**Directions for this task:**
Two lines mark the range in the entries below: the one holding "cells past startpoint" and the one holding "max in group". Set down those two and all lines between them, exactly.

[Source data]
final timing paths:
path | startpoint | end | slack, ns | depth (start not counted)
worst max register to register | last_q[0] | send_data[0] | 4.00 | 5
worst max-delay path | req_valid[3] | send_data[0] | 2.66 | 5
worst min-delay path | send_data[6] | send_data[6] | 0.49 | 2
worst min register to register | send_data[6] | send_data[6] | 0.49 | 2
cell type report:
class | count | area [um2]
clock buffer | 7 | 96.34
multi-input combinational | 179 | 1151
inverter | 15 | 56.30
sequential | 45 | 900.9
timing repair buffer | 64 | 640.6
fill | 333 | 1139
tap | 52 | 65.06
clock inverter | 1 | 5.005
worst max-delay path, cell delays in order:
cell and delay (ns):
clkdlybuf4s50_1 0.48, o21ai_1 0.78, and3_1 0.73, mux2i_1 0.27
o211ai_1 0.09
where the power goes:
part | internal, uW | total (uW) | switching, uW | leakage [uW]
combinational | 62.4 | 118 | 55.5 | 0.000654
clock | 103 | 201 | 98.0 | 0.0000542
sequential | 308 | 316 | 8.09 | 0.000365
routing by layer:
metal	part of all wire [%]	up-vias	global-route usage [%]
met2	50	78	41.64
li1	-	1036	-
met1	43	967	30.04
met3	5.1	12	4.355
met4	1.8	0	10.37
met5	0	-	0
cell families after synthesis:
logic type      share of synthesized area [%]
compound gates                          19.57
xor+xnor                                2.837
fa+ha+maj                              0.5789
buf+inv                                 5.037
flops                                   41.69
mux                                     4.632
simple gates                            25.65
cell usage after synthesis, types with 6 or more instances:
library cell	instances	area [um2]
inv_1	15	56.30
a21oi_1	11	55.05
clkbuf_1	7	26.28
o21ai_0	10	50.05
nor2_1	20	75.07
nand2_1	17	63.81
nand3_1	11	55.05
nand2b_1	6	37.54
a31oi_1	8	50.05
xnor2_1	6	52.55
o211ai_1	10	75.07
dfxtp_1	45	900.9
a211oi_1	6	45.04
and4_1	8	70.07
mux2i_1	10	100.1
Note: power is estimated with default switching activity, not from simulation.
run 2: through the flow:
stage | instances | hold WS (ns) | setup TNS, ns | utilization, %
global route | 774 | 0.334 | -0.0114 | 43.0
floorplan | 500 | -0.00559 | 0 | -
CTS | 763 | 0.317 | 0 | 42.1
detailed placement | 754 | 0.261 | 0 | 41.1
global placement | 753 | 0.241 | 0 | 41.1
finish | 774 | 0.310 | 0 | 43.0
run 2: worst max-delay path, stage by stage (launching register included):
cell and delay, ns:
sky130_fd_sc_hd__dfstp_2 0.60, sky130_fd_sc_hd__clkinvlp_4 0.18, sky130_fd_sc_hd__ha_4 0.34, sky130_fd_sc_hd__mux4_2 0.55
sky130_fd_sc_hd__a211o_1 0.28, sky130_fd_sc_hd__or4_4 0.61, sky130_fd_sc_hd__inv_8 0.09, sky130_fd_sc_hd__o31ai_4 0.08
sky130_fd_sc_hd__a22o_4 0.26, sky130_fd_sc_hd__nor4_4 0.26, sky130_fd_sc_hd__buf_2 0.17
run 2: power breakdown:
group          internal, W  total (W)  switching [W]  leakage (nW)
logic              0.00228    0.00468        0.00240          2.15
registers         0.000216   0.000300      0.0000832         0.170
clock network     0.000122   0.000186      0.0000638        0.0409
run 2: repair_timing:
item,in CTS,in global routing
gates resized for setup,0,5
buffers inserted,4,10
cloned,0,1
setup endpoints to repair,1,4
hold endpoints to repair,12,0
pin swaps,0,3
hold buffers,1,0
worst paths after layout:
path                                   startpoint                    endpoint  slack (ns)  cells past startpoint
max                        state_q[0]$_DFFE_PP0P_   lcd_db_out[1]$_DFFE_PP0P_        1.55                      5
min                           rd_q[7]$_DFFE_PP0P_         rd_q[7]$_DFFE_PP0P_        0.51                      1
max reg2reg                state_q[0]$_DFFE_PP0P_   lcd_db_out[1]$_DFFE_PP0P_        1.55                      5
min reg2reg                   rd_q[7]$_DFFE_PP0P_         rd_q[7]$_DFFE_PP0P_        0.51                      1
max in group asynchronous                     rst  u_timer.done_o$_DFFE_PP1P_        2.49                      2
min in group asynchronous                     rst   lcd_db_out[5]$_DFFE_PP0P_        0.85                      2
* * *
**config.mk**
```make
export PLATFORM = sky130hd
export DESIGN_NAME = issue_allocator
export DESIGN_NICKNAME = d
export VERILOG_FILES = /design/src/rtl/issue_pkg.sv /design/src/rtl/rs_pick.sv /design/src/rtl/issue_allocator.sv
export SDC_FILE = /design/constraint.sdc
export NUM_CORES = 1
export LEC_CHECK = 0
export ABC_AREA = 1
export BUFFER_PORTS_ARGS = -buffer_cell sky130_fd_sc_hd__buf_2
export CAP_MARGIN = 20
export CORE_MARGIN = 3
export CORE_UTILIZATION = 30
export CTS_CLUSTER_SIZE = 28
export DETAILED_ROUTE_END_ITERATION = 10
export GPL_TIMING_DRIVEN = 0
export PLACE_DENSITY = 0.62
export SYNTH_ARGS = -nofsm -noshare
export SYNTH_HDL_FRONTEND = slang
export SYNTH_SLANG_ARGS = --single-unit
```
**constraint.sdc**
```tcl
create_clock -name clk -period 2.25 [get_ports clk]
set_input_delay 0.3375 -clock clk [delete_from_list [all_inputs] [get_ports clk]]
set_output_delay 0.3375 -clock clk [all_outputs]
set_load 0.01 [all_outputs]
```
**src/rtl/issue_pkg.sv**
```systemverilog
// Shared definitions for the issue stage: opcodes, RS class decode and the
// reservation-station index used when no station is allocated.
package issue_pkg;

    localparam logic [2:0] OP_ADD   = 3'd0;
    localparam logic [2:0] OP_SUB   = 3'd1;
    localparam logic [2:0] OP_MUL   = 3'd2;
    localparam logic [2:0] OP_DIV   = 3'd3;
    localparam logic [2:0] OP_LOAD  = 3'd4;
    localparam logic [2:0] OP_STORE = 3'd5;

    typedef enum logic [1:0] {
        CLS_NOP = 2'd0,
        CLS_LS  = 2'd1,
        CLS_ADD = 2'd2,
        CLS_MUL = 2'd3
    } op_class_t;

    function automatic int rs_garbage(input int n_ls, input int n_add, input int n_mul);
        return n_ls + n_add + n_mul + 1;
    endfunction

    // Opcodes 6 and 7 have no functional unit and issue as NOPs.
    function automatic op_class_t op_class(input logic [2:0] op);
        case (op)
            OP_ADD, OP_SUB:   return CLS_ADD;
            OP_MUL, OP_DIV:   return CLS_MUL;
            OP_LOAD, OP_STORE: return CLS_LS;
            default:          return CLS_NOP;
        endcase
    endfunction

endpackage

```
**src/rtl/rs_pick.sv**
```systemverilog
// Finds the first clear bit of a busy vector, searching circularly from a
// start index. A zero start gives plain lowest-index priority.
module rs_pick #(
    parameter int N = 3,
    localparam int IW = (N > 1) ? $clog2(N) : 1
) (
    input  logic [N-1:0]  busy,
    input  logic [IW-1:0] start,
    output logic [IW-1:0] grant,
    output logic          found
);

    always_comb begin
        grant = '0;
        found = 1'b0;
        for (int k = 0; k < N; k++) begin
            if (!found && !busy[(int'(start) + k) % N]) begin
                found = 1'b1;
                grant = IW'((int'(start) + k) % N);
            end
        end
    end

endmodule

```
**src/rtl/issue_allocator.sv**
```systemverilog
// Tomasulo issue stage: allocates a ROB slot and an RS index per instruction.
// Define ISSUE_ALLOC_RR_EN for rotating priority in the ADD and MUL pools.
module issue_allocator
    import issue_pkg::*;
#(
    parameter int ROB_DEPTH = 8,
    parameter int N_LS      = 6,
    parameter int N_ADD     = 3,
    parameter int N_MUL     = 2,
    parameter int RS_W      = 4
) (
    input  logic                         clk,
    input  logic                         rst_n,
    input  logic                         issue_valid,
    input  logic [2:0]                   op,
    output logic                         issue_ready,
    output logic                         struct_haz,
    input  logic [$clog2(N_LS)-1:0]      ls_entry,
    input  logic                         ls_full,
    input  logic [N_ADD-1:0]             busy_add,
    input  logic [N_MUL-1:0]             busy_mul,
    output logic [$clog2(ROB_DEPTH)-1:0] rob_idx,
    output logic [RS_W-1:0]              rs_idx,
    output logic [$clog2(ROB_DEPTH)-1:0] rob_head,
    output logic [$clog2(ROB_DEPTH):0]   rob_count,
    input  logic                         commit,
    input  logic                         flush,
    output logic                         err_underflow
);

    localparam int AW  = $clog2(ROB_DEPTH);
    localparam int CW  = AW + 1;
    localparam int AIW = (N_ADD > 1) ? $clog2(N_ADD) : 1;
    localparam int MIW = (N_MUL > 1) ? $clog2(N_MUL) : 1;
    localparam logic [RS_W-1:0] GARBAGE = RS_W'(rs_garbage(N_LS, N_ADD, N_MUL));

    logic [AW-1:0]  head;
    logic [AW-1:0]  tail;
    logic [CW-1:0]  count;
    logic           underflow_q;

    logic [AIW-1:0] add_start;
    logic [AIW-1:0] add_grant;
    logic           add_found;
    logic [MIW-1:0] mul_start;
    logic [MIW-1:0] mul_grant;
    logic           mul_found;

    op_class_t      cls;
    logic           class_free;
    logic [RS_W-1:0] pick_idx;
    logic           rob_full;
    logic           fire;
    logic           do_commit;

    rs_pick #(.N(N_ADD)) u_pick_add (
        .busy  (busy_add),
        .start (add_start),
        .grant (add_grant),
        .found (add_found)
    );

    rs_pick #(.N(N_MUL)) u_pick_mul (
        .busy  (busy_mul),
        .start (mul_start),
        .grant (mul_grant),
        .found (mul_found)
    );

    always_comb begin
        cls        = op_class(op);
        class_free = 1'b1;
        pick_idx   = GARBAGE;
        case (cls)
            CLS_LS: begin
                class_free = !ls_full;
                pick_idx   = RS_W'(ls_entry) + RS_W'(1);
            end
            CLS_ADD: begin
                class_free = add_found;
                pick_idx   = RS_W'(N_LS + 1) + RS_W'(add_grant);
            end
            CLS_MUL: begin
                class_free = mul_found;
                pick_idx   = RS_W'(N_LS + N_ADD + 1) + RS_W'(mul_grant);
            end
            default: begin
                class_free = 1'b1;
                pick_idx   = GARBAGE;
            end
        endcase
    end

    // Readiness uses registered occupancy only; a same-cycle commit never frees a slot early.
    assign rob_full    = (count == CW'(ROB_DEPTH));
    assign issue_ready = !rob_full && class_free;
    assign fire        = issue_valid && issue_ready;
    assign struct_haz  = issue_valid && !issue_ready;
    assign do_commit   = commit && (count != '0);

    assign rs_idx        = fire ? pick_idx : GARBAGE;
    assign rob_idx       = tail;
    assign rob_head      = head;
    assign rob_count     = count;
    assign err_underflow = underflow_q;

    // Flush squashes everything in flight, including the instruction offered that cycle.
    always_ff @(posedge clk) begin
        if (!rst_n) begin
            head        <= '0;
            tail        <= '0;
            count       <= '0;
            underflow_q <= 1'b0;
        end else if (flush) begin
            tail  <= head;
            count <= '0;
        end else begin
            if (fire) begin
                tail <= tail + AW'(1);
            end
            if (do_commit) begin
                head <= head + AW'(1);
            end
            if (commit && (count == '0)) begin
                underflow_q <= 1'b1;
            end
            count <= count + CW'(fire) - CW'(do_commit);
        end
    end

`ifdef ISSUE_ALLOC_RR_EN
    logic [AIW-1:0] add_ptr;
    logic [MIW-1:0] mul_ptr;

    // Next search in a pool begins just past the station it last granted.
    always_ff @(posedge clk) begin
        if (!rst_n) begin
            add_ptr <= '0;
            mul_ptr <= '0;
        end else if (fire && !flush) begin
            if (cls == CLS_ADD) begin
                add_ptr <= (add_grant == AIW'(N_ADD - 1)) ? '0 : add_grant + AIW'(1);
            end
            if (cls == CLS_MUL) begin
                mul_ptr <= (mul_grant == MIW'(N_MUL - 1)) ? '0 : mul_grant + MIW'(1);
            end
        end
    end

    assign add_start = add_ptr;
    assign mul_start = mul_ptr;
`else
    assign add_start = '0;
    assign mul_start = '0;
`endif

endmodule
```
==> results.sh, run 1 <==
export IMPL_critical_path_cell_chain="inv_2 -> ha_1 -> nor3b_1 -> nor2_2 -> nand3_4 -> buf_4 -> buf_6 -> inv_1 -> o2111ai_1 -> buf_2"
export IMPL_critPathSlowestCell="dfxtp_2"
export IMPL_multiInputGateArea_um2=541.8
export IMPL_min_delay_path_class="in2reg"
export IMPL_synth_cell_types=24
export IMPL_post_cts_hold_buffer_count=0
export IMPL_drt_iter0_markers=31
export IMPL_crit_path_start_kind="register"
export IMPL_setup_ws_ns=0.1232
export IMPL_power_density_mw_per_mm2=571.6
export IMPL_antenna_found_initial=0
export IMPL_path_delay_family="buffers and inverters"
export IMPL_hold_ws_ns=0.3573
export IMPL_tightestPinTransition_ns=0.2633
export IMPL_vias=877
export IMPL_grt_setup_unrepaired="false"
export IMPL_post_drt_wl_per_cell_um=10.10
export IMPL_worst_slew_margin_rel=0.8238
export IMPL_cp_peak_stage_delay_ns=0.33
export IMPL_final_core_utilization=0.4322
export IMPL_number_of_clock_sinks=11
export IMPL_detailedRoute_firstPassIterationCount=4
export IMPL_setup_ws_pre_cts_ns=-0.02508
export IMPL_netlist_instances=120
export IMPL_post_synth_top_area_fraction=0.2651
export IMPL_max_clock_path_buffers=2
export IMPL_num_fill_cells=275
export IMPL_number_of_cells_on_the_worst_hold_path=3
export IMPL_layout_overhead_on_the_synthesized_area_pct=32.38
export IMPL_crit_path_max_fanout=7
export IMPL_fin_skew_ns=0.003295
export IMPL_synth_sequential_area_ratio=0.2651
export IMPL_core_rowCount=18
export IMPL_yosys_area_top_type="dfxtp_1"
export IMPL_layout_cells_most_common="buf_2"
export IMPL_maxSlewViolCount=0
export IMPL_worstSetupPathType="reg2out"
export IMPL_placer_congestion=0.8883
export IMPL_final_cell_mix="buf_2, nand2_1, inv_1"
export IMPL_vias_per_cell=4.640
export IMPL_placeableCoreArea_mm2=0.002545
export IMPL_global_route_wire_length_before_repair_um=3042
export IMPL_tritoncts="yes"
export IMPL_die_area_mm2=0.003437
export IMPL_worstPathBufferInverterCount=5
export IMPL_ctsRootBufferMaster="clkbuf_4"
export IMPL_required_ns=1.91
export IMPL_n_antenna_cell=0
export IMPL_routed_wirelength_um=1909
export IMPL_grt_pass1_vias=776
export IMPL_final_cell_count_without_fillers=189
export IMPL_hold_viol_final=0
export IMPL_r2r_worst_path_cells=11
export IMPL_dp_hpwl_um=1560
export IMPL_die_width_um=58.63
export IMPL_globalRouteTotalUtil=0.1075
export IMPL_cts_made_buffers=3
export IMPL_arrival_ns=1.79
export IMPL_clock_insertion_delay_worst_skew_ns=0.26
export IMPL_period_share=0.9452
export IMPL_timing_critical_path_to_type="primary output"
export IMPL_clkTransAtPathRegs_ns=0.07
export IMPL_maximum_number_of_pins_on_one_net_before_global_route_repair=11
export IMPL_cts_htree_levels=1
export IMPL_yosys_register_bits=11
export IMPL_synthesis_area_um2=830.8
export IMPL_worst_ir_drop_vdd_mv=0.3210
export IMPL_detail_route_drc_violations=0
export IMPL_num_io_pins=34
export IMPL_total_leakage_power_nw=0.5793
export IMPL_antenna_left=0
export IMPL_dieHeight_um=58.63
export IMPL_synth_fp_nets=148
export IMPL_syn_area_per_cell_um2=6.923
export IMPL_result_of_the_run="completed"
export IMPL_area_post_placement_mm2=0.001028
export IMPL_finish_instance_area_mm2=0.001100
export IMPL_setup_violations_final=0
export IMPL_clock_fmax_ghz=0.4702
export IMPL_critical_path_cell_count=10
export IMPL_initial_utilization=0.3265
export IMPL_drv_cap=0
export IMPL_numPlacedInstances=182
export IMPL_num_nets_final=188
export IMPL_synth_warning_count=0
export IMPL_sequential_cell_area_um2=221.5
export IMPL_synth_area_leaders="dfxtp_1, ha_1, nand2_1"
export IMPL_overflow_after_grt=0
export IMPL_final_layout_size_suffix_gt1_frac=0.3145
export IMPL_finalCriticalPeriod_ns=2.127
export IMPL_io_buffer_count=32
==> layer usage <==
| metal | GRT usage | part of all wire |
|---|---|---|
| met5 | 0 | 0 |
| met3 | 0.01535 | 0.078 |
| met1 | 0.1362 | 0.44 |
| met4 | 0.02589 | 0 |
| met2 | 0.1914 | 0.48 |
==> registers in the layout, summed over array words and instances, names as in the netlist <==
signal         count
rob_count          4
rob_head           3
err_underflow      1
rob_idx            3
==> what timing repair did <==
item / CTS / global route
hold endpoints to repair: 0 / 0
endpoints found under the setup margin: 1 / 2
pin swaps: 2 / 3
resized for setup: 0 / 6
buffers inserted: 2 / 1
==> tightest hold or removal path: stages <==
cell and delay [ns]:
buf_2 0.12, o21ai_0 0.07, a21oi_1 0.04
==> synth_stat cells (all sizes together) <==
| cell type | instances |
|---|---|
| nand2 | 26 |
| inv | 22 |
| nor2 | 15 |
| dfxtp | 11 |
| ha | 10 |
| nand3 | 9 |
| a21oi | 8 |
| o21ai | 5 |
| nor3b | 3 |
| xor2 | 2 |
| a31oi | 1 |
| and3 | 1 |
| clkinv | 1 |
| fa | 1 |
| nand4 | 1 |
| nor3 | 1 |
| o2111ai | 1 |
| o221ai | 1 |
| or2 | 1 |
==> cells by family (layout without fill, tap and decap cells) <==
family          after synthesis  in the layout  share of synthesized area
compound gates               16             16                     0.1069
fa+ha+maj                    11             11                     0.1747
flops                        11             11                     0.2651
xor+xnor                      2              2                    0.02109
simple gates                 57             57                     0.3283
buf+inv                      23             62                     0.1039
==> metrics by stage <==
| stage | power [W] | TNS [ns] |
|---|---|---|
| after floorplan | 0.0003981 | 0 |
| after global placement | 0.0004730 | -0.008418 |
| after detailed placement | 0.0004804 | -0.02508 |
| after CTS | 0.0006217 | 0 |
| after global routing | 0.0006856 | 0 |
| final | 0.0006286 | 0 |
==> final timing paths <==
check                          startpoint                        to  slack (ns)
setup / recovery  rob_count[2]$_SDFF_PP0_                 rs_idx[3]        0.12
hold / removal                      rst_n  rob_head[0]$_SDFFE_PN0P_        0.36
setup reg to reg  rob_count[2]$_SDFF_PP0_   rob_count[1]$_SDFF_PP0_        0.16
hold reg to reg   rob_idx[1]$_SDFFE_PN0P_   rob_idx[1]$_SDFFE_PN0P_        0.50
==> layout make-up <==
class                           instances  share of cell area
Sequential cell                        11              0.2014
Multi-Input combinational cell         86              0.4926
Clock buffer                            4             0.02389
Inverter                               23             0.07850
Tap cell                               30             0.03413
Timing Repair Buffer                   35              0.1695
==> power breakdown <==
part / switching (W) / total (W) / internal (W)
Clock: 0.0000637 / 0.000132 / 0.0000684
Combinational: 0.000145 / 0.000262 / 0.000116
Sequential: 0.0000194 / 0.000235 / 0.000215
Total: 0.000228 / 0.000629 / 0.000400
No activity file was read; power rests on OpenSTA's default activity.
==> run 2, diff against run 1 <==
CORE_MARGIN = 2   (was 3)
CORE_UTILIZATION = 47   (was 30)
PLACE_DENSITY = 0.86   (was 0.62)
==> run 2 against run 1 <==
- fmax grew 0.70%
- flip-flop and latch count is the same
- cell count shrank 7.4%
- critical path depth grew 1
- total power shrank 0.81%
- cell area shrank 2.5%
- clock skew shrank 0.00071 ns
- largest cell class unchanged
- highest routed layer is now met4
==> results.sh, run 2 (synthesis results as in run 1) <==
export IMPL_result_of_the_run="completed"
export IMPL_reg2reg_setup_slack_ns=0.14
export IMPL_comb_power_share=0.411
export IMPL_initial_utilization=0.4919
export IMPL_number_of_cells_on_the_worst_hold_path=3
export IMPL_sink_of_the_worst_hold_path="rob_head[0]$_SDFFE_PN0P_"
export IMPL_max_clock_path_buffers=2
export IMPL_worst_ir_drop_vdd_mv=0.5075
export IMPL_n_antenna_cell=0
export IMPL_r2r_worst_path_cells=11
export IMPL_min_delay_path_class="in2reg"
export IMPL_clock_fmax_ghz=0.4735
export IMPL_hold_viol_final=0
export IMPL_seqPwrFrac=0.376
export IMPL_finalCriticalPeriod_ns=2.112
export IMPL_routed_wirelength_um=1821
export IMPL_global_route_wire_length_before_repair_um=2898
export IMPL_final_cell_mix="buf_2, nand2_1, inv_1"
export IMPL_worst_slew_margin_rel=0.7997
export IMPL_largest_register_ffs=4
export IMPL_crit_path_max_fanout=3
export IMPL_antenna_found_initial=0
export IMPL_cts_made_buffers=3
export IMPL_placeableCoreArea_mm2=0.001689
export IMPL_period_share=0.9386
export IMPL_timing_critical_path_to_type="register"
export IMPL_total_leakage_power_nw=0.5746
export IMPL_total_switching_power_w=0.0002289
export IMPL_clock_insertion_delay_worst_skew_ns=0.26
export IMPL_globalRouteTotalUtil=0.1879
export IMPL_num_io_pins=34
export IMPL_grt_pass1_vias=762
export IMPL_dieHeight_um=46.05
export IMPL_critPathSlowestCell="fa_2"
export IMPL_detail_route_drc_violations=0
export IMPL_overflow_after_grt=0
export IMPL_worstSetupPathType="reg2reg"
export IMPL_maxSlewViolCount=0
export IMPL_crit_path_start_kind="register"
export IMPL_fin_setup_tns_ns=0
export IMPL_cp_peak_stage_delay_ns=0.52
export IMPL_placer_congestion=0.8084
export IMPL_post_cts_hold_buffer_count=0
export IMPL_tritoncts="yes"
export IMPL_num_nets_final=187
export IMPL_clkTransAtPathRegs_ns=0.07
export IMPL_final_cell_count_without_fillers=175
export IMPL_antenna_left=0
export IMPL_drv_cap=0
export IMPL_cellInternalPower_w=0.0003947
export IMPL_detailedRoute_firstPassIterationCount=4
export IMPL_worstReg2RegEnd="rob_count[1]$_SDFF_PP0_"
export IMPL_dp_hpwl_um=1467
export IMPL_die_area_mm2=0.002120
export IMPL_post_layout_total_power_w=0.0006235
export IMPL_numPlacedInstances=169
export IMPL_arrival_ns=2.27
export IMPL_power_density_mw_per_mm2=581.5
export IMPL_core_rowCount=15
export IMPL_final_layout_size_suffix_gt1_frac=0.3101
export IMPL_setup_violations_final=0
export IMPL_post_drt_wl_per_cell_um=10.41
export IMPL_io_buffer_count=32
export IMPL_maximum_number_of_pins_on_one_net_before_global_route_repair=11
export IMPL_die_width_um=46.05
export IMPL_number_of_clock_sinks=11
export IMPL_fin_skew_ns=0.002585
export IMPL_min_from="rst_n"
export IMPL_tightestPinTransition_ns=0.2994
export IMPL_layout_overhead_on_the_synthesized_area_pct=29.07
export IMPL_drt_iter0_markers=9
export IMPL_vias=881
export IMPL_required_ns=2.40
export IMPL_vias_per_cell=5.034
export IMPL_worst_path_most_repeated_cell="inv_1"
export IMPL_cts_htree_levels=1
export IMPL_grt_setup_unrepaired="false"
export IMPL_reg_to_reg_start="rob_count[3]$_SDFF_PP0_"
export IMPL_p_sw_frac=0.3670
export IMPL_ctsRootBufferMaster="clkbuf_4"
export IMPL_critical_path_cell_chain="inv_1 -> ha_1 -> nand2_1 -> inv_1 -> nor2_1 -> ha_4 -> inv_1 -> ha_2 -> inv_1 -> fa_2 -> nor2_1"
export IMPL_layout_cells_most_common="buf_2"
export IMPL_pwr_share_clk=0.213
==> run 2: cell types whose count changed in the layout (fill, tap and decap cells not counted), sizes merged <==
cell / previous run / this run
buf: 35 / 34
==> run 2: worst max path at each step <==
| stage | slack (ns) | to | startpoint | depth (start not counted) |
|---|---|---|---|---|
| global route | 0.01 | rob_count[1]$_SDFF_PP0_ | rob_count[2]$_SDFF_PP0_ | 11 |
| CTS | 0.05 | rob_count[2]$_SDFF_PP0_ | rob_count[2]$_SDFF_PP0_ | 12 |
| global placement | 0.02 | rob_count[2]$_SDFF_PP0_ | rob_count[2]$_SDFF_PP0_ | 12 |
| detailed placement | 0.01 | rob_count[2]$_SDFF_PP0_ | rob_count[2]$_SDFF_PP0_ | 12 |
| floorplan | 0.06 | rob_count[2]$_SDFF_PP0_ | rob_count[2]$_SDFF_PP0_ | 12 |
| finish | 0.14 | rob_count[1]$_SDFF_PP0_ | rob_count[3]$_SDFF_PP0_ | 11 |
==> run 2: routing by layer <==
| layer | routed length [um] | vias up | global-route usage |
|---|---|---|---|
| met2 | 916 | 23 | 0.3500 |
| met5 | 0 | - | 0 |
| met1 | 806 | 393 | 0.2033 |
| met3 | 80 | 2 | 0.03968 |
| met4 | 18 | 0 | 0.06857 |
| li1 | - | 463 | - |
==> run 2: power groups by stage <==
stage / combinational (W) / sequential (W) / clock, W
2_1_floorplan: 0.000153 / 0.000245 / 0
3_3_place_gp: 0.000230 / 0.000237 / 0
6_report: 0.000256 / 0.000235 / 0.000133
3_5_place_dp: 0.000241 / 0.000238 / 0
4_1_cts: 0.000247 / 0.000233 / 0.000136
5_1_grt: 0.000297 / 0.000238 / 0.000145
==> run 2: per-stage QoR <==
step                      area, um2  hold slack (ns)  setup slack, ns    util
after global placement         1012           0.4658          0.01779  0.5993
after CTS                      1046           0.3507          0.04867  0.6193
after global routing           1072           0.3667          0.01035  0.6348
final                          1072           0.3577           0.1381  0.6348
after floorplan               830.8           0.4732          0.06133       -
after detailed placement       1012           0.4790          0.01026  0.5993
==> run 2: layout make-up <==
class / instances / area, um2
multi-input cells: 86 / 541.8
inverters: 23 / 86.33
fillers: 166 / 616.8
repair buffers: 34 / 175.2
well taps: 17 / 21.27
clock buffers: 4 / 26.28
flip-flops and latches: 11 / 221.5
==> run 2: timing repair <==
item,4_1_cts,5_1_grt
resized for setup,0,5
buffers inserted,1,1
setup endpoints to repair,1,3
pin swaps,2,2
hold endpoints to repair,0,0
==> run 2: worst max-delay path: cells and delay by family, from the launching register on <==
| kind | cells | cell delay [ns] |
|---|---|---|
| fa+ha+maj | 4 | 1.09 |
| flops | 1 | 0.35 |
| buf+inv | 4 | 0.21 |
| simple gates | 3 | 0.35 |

**Answer for the task:**
path                                   startpoint                    endpoint  slack (ns)  cells past startpoint
max                        state_q[0]$_DFFE_PP0P_   lcd_db_out[1]$_DFFE_PP0P_        1.55                      5
min                           rd_q[7]$_DFFE_PP0P_         rd_q[7]$_DFFE_PP0P_        0.51                      1
max reg2reg                state_q[0]$_DFFE_PP0P_   lcd_db_out[1]$_DFFE_PP0P_        1.55                      5
min reg2reg                   rd_q[7]$_DFFE_PP0P_         rd_q[7]$_DFFE_PP0P_        0.51                      1
max in group asynchronous                     rst  u_timer.done_o$_DFFE_PP1P_        2.49                      2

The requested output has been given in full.